3. - SIGNORA “AGORAFOBICA”
- KATHARINA
- SIGNORA DELLA SCENA PRIMARIA
  
   

    Dalla nota unica ne gli “Studi sull’isteria” (Cfr. S. FREUD, o.c., pp. 268-9) dedicata alla signora trentottenne in trattamento per agorafobia e accessi di angoscia della morte, vorrei riportare qualche battuta, perché, credo, può rendere chiaro e vivace il concetto di resistenza e la tecnica prepsicoanalitica della concentrazione.

    I pazienti, infatti, avevano promesso all’inizio della terapia di riferire tutto quanto fosse loro venuto in mente, eppure ciò non sempre succedeva. Essi continuavano a esercitare autocritiche.
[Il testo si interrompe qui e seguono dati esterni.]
==> config.mk <==
export PLATFORM = sky130hd
export DESIGN_NAME = spi_regport_slave
export DESIGN_NICKNAME = d
export VERILOG_FILES = /design/src/rtl/spi_regport_pkg.sv /design/src/rtl/spi_sync_chain.sv /design/src/rtl/spi_frame_rx.sv /design/src/rtl/spi_tx_shift.sv /design/src/rtl/spi_regport_slave.sv
export SDC_FILE = /design/constraint.sdc
export NUM_CORES = 1
export LEC_CHECK = 0
export ABC_AREA = 1
export BUFFER_PORTS_ARGS = -buffer_cell sky130_fd_sc_hd__buf_2
export CORE_UTILIZATION = 50
export DETAILED_ROUTE_END_ITERATION = 10
export PLACE_DENSITY = 0.78
export SYNTH_ARGS = -nofsm -noshare
export SYNTH_HDL_FRONTEND = slang
export SYNTH_SLANG_ARGS = --single-unit
export TNS_END_PERCENT = 100
==> constraint.sdc <==
create_clock -name clk -period 3.31 [get_ports clk]
set_input_delay 0.4965 -clock clk [delete_from_list [all_inputs] [get_ports clk]]
set_output_delay 0.4965 -clock clk [all_outputs]
set_load 0.02 [all_outputs]
==> src/rtl/spi_regport_pkg.sv <==
package spi_regport_pkg;

  localparam int CMD_BITS  = 8;
  localparam int ADDR_BITS = 6;

  // Command byte decode: bit 7 selects read, bit 6 is ignored.
  function automatic logic cmd_is_read(input logic [CMD_BITS-1:0] cmd);
    return cmd[7];
  endfunction

  function automatic logic [ADDR_BITS-1:0] cmd_addr(input logic [CMD_BITS-1:0] cmd);
    return cmd[ADDR_BITS-1:0];
  endfunction

  // True while the bit index belongs to the read data window.
  function automatic logic in_data_window(input logic rd, input int cnt, input int frame_bits);
    return rd && (cnt >= CMD_BITS) && (cnt < frame_bits);
  endfunction

endpackage

==> src/rtl/spi_sync_chain.sv <==
module spi_sync_chain #(
  parameter int   STAGES = 2,
  parameter logic INIT   = 1'b0
) (
  input  logic clk,
  input  logic rst_n,
  input  logic din,
  output logic dout
);
  logic [STAGES-1:0] chain_q;

  always_ff @(posedge clk or negedge rst_n) begin
    if (!rst_n) chain_q <= {STAGES{INIT}};
    else        chain_q <= {chain_q[STAGES-2:0], din};
  end

  assign dout = chain_q[STAGES-1];
endmodule

==> src/rtl/spi_frame_rx.sv <==
module spi_frame_rx
  import spi_regport_pkg::*;
#(
  parameter int DATA_W     = 16,
  parameter int FRAME_BITS = CMD_BITS + DATA_W,
  parameter int CNT_W      = $clog2(FRAME_BITS + 1)
) (
  input  logic                 clk,
  input  logic                 rst_n,
  input  logic                 cs_act,
  input  logic                 sck_rise,
  input  logic                 mosi_s,
  output logic [CNT_W-1:0]     bit_cnt,
  output logic                 is_read,
  output logic [ADDR_BITS-1:0] addr_q,
  output logic [DATA_W-1:0]    wdata_q,
  output logic                 we_q,
  output logic                 re_q
);
  logic [DATA_W-1:0] shreg;
  logic [DATA_W-1:0] shreg_next;
  logic              take_bit;
  logic              cmd_done;
  logic              frame_done;

  assign shreg_next = {shreg[DATA_W-2:0], mosi_s};
  assign take_bit   = cs_act && sck_rise && (bit_cnt < CNT_W'(FRAME_BITS));
  assign cmd_done   = take_bit && (bit_cnt == CNT_W'(CMD_BITS - 1));
  assign frame_done = take_bit && (bit_cnt == CNT_W'(FRAME_BITS - 1));

  always_ff @(posedge clk or negedge rst_n) begin
    if (!rst_n) begin
      bit_cnt <= '0;
      is_read <= 1'b0;
      addr_q  <= '0;
      wdata_q <= '0;
      shreg   <= '0;
      we_q    <= 1'b0;
      re_q    <= 1'b0;
    end else begin
      we_q <= 1'b0;
      re_q <= 1'b0;
      if (!cs_act) begin
        bit_cnt <= '0;
        is_read <= 1'b0;
      end else if (take_bit) begin
        shreg   <= shreg_next;
        bit_cnt <= bit_cnt + 1'b1;
        if (cmd_done) begin
          addr_q  <= cmd_addr(shreg_next[CMD_BITS-1:0]);
          is_read <= cmd_is_read(shreg_next[CMD_BITS-1:0]);
          re_q    <= cmd_is_read(shreg_next[CMD_BITS-1:0]);
        end
        if (frame_done && !is_read) begin
          we_q    <= 1'b1;
          wdata_q <= shreg_next;
        end
      end
    end
  end
endmodule

==> src/rtl/spi_tx_shift.sv <==
module spi_tx_shift #(
  parameter int DATA_W = 16
) (
  input  logic              clk,
  input  logic              rst_n,
  input  logic              cs_act,
  input  logic              load,
  input  logic [DATA_W-1:0] load_data,
  input  logic              sck_fall,
  input  logic              shift_en,
  output logic              miso_bit
);
  logic [DATA_W-1:0] tx_q;

  always_ff @(posedge clk or negedge rst_n) begin
    if (!rst_n) begin
      tx_q     <= '0;
      miso_bit <= 1'b0;
    end else if (!cs_act) begin
      tx_q     <= '0;
      miso_bit <= 1'b0;
    end else begin
      if (load) tx_q <= load_data;
      if (sck_fall) begin
        if (shift_en) begin
          miso_bit <= tx_q[DATA_W-1];
          tx_q     <= {tx_q[DATA_W-2:0], 1'b0};
        end else begin
          miso_bit <= 1'b0;
        end
      end
    end
  end
endmodule

==> src/rtl/spi_regport_slave.sv <==
module spi_regport_slave
  import spi_regport_pkg::*;
#(
  parameter int DATA_W      = 16,
  parameter int SYNC_STAGES = 2
) (
  input  logic                 clk,
  input  logic                 rst_n,
  input  logic                 spi_sck_i,
  input  logic                 spi_mosi_i,
  input  logic                 spi_csn_i,
  output logic                 spi_miso_o,
  output logic                 spi_miso_oe_o,
  input  logic                 miso_float_en_i,
  output logic [ADDR_BITS-1:0] reg_addr_o,
  output logic [DATA_W-1:0]    reg_wdata_o,
  output logic                 reg_we_o,
  output logic                 reg_re_o,
  input  logic [DATA_W-1:0]    reg_rdata_i
);
  localparam int FRAME_BITS = CMD_BITS + DATA_W;
  localparam int CNT_W      = $clog2(FRAME_BITS + 1);
  localparam int N_SYNC     = 3;
  localparam logic [N_SYNC-1:0] SYNC_INIT = 3'b100; // csn idles high

  logic [N_SYNC-1:0] raw_in;
  logic [N_SYNC-1:0] sync_lvl;
  assign raw_in = {spi_csn_i, spi_mosi_i, spi_sck_i};

  for (genvar g = 0; g < N_SYNC; g++) begin : g_sync
    spi_sync_chain #(
      .STAGES(SYNC_STAGES),
      .INIT  (SYNC_INIT[g])
    ) u_sync (
      .clk  (clk),
      .rst_n(rst_n),
      .din  (raw_in[g]),
      .dout (sync_lvl[g])
    );
  end

  // Named internal events, also used by the checker.
  logic sck_s, mosi_s, cs_act;
  logic sck_prev;
  logic sck_rise, sck_fall;
  assign sck_s  = sync_lvl[0];
  assign mosi_s = sync_lvl[1];
  assign cs_act = ~sync_lvl[2];

  always_ff @(posedge clk or negedge rst_n) begin
    if (!rst_n) sck_prev <= 1'b0;
    else        sck_prev <= sck_s;
  end
  assign sck_rise = sck_s & ~sck_prev;
  assign sck_fall = ~sck_s & sck_prev;

  logic [CNT_W-1:0] bit_cnt;
  logic             is_read;
  logic             shift_en;
  logic             miso_bit;

  spi_frame_rx #(
    .DATA_W    (DATA_W),
    .FRAME_BITS(FRAME_BITS),
    .CNT_W     (CNT_W)
  ) u_rx (
    .clk     (clk),
    .rst_n   (rst_n),
    .cs_act  (cs_act),
    .sck_rise(sck_rise),
    .mosi_s  (mosi_s),
    .bit_cnt (bit_cnt),
    .is_read (is_read),
    .addr_q  (reg_addr_o),
    .wdata_q (reg_wdata_o),
    .we_q    (reg_we_o),
    .re_q    (reg_re_o)
  );

  assign shift_en = in_data_window(is_read, int'(bit_cnt), FRAME_BITS);

  spi_tx_shift #(.DATA_W(DATA_W)) u_tx (
    .clk      (clk),
    .rst_n    (rst_n),
    .cs_act   (cs_act),
    .load     (reg_re_o),
    .load_data(reg_rdata_i),
    .sck_fall (sck_fall),
    .shift_en (shift_en),
    .miso_bit (miso_bit)
  );

  assign spi_miso_o    = cs_act & miso_bit;
  assign spi_miso_oe_o = cs_act | ~miso_float_en_i;
endmodule

Word level (Yosys, flattened, before mapping):

Cells that the tools add are included.

* shifts and indexed selects: 0
* $add $sub $neg: 1
* reduce and logical (&&, ||, !) cells: 15
* bitwise operators: 8
* div/mod/pow operators: 0
* magnitude comparators: 3
* $mul: 0
* equality and inequality tests: 2
* muxes and demuxes: 18

Operator list (number)
* 16-bit 2-to-1 mux: 4
* 1-bit 2-to-1 mux: 12
* 5-bit < comparator (second input constant): 2
* 5-bit 2-to-1 mux: 2
* 1-bit logical AND: 7
* 3-bit AND reduction: 2
* 2-bit nonzero test: 3
* 5-bit by 1-bit adder with 5-bit output (second input constant): 1
* 5-bit by 3-bit equality test with 1-bit output (second input constant): 1
* 5-bit equality test (second input constant): 1
* 5-bit by 4-bit >= comparator with 1-bit output (second input constant): 1
* 1-bit inverter: 4
* 2-bit AND reduction: 2
* 1-bit bitwise AND: 3
* 1-bit zero test: 1
* 1-bit bitwise OR: 1

* flip-flop bits (word level): 69
* RAM bits: 0
* memories: 0
* ROM bits: 0
* bits in latches: 0
* bits of input ports: 22
* output and inout bits: 26

Logic depth before layout (Yosys ltp):

* depth in word-level cells: 9
* gate-level depth with buffers: 9

Cells and area by module:

From an unflattened synthesis, not the netlist that was laid out.

* cell total of the unflattened synthesis: 381
* area, all modules: 3219.3 µm²

Modules (own cells, without submodules)
* spi_frame_rx: seq. area each 1126.1 µm², area each 1970.6 µm², cells each 205, instances 1
* spi_tx_shift: seq. area each 425.4 µm², area each 1026.0 µm², cells each 157, instances 1
* spi_sync_chain at g_sync[0].u_sync ...: seq. area each 50.0 µm², area each 50.0 µm², cells each 2, instances 2
* spi_regport_slave: seq. area each 25.0 µm², area each 70.1 µm², cells each 13, instances 1
* spi_sync_chain at g_sync[2].u_sync: seq. area each 52.6 µm², area each 52.6 µm², cells each 2, instances 1

Worst setup path after synthesis:

Ideal clock, no wire load.

* kind: register to register
* from: register u_rx.bit_cnt[0]
* to: register u_rx.wdata_q[10]
* slack: 1.965 ns
* data arrival time: 1.228 ns
* required time: 3.193 ns
* cell stages (with the launch flop): 10
* library setup time: 0.117 ns
* path buffers: 1
* path through: dfrtp_1 ha_1 nand2_1 clkinv_2 nand2_4 nor2_4 nand2_4 buf_6 nand2_1 nand2_1

* longest elaborated chain between the ends: 5
* elaborated cells on any way between the ends: 6
* those cells by class: 1 x order compare; 1 x eq/ne; 4 x reduce/logical

Ends and longest elaborated chain
* start, declared: line spi_frame_rx.sv:13 `output logic [CNT_W-1:0] bit_cnt,`
* start signal, assigned: line spi_frame_rx.sv:48 `bit_cnt <= bit_cnt + 1'b1;`
* 5-bit < comparator: line spi_frame_rx.sv:27 `assign take_bit = cs_act && sck_rise && (bit_cnt < CNT_W'(FRAME_BITS));`
* 1-bit logical AND: line spi_frame_rx.sv:27
* 1-bit logical AND: line spi_frame_rx.sv:29 `assign frame_done = take_bit && (bit_cnt == CNT_W'(FRAME_BITS - 1));`
* 1-bit logical AND: line spi_frame_rx.sv:54 `if (frame_done && !is_read) begin`
* 3-bit AND reduction (no line) *
* end signal, assigned: line spi_frame_rx.sv:56 `wdata_q <= shreg_next;`
* end, declared: line spi_frame_rx.sv:16 `output logic [DATA_W-1:0] wdata_q,`

Mark *: on every way between the ends. The rest lies on a longest branch, timed or not.
A chain may end at the register's enable or synchronous reset.

Final worst setup path:

* from: register g_sync[2].u_sync.chain_q[1]
* to: output port spi_miso_o

* longest elaborated chain between the ends: 2

Ends and longest elaborated chain
* start, declared: line spi_sync_chain.sv:10 `logic [STAGES-1:0] chain_q;`
* start signal, assigned: line spi_sync_chain.sv:13 `if (!rst_n) chain_q <= {STAGES{INIT}};`
* start signal, assigned: line spi_sync_chain.sv:14 `else chain_q <= {chain_q[STAGES-2:0], din};`
* 1-bit inverter (no line)
* 1-bit bitwise AND: line spi_regport_slave.sv:93 `assign spi_miso_o = cs_act & miso_bit;`
* end, declared: line spi_regport_slave.sv:12 `output logic spi_miso_o,`

No other way between the ends.

==> results.toml <==
[run_status]
status = "finished, final reports clean"

[timing]
report.final.setup_viol = 0
fmax_mhz = 565.4
finClkSkew_ns = 0.006246
max-slew-margin-rel_pct = 43.77
post-route-period-util_pct = 53.44
worst_slack_ns = 1.541
worst_slew_pin_slew_ns = 0.8435
final.setup.tns_ns = 0
final_hold_viol_count = 0
rsz0062_at_grt = "no"
min_period_ns = 1.769
final_max_slew_viol_count = 0

[power_and_ir_drop]
power.leakage_uw = 0.002110
p_int_uw = 1216
p_per_area_nw_per_um2 = 462.3
peakVddDrop_mv = 0.2583
p_sw_uw = 381.1
total_power_uw = 1597
combPwrFrac_pct = 5.1
p_seq_share_pct = 56.5
switching_share_pct = 23.87
pwr-share-clk_pct = 38.4

[final_layout]
diodes = 0
drive_gt1_share_pct = 20.54
final_util_pct = 58.35
multiInputGateArea_um2 = 1076
syn_to_final_growth_pct = 12.05
nFillCells = 546
seq_area_um2 = 1729
final_nets = 422

[floorplanning]
fp.dieW_um = 80.53
die_y_um = 80.53
core_area_um2 = 5921
rows = 28
start_util_pct = 52.07
die_area_um2 = 6484
num_io_pins = 48

[clocking]
clock_latency_ns = 0.34
numCtsBuffers = 9
cts.path.max_buffers = 2
cts_setup_buffers = 0
cts_tree = "yes"
clk_pin_slew_ns = 0.06
holdBufCountCts = 0
cts_resized = 0
htree_levels = 3
cts-root-buf = "clkbuf_8"
cts_sinks = 69

[global_route]
grt_pass1_vias = 2208
antenna_found_initial = 0
grt_pass1_wl_um = 9694
overflow = 0
track_usage_pct = 19.94
grt_max_degree = 70

[yosys]
synth_cell_type_count = 24
netlist.area_leader.share_pct = 54.38
syn-mean-instance-area_um2 = 8.660
syn-num-nets = 379
synth_seq_area_share_pct = 56.09
synth_ff_type = "dfrtp_1"
ys_ff_latch = 69
synth.cell_area_um2 = 3083
synthTopCellsByArea = "dfrtp_1 54%, nand2_1 14%, nor2_1 4.9%"
synth_edf_count = 0
synthArstFlopShare_pct = 100.0
yosysWarnings = 0
syn_inst = 356
synth_top_area_cell = "dfrtp_1"

[route]
dr.pass1.iters = 4
wl_um = 5728
via_per_inst = 4.841
vias = 2319
ant_nets = 0
initialDrtViolationCount = 136
drc = 0
wl_per_cell_um = 11.96

[critical_path]
crit_type = "flop to primary output"
end_kind = "primary output"
critPathRequiredTime_ns = 2.81
cp-start-kind = "flop"
crit_path_max_fanout = 7
worstPathArrival_ns = 1.27

[place]
place_ws_ns = 1.652
port_buffers = 47
gp_congestion = 0.8837
dpl.hpwl_um = 3744

[run]
max_cap_violations = 0

[hold_path]
min_path_type = "input pin to flop"
## state kept, by name, summed over array words and instances (netlist names)
signal / cells
u_tx.miso_bit: 1
g_sync.u_sync.chain_q: 6
u_rx.shreg: 15
u_tx.tx_q: 16
u_rx.addr_q: 6
u_rx.we_q: 1
u_rx.wdata_q: 16
u_rx.re_q: 1
sck_prev: 1
u_rx.bit_cnt: 5
u_rx.is_read: 1
## cell usage after synthesis, types with 2 or more instances
library cell and instances:
nor2_1 40, o21ai_0 9, dfstp_2 2, nand2_1 119, nand2_2 3, a21oi_1 17, buf_6 6, o21ai_2 8
buf_4 5, nand2_4 3, dfrtp_1 67, nand3_1 29, inv_1 34, buf_2 4
## layout make-up
cell class	count	area share, %
clock buffers	15	4.817
clock inverters	1	0.2173
inverters	36	4.020
multi-input cells	235	31.15
flip-flops and latches	69	50.05
well taps	75	2.716
repair buffers	48	7.026
## worst max-delay path: stages, from the launching register on
cell,delay (ns)
dfstp_2,0.66
nor2_1,0.10
buf_2,0.17
## power by group through the flow
stage,combinational [uW],sequential (uW),clock [uW]
floorplan,52.4,908,0
global placement,80.2,916,0
detailed placement,84.0,917,0
CTS,83.7,902,632
global route,94.5,906,660
finish,81.5,903,612
## path summary, 6_finish.rpt
check	startpoint	slack, ns	endpoint	cells after the start
min in group asynchronous	rst_n	0.33	u_tx.tx_q[3]$_DFF_PN0_	2
min reg2reg	g_sync[0].u_sync.chain_q[0]$_DFF_PN0_	0.35	g_sync[0].u_sync.chain_q[1]$_DFF_PN0_	0
max reg2reg	u_rx.bit_cnt[4]$_DFFE_PN0P_	1.67	u_rx.wdata_q[9]$_DFFE_PN0P_	6
max in group asynchronous	rst_n	2.42	u_tx.tx_q[4]$_DFF_PN0_	2
max	g_sync[2].u_sync.chain_q[1]$_DFF_PN1_	1.54	spi_miso_o	2
min	spi_csn_i	0.25	g_sync[2].u_sync.chain_q[0]$_DFF_PN1_	1
## metal layers
metal	wire (um)	track usage, %	vias to the layer above
met1	2621	24.80	1080
met5	0	0	-
met4	93	8.571	0
met3	240	4.432	9
met2	2772	33.22	48
li1	-	-	1182
## cell usage in the layout (no fill, tap or decap), drive strengths merged, types with 2 or more instances in the layout
master / count
a21oi: 17
buf: 48
clkbuf: 15
dfrtp: 67
dfstp: 2
inv: 35
nand2: 125
nand3: 30
nor2: 43
o21ai: 17
## per-stage QoR
stage | area, um^2 | hold WS [ns] | cells
after detailed placement | 3281 | 0.3385 | 463
final | 3455 | 0.2528 | 479
after global routing | 3455 | 0.2387 | 479
after floorplan | 3083 | 0.2009 | 356
after global placement | 3281 | 0.3351 | 463
after CTS | 3455 | 0.2327 | 479
## cells by family (layout without fill, tap and decap cells)
group,after synthesis,count (layout),synth area share [%]
and+or+nand+nor,200,200,28.00
DFF,69,69,56.09
buffers and inverters,52,100,9.010
AOI/OAI and AO/OA,34,34,6.493
adders and majority gates,1,1,0.4058
Power figures use the tool's default switching activity.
Nell’istante che qualche pensiero, se potenziale ed essenziale elemento eversore dell’equilibrio psichico esistente, s’affacciava alla mente durante la pressione: continuavano a scacciarlo, adducendo immediatamente a loro stessi ragioni scusanti (pensiero troppo stupido da essere riferito, inessenziale, non pertinente, non quello cercato ecc).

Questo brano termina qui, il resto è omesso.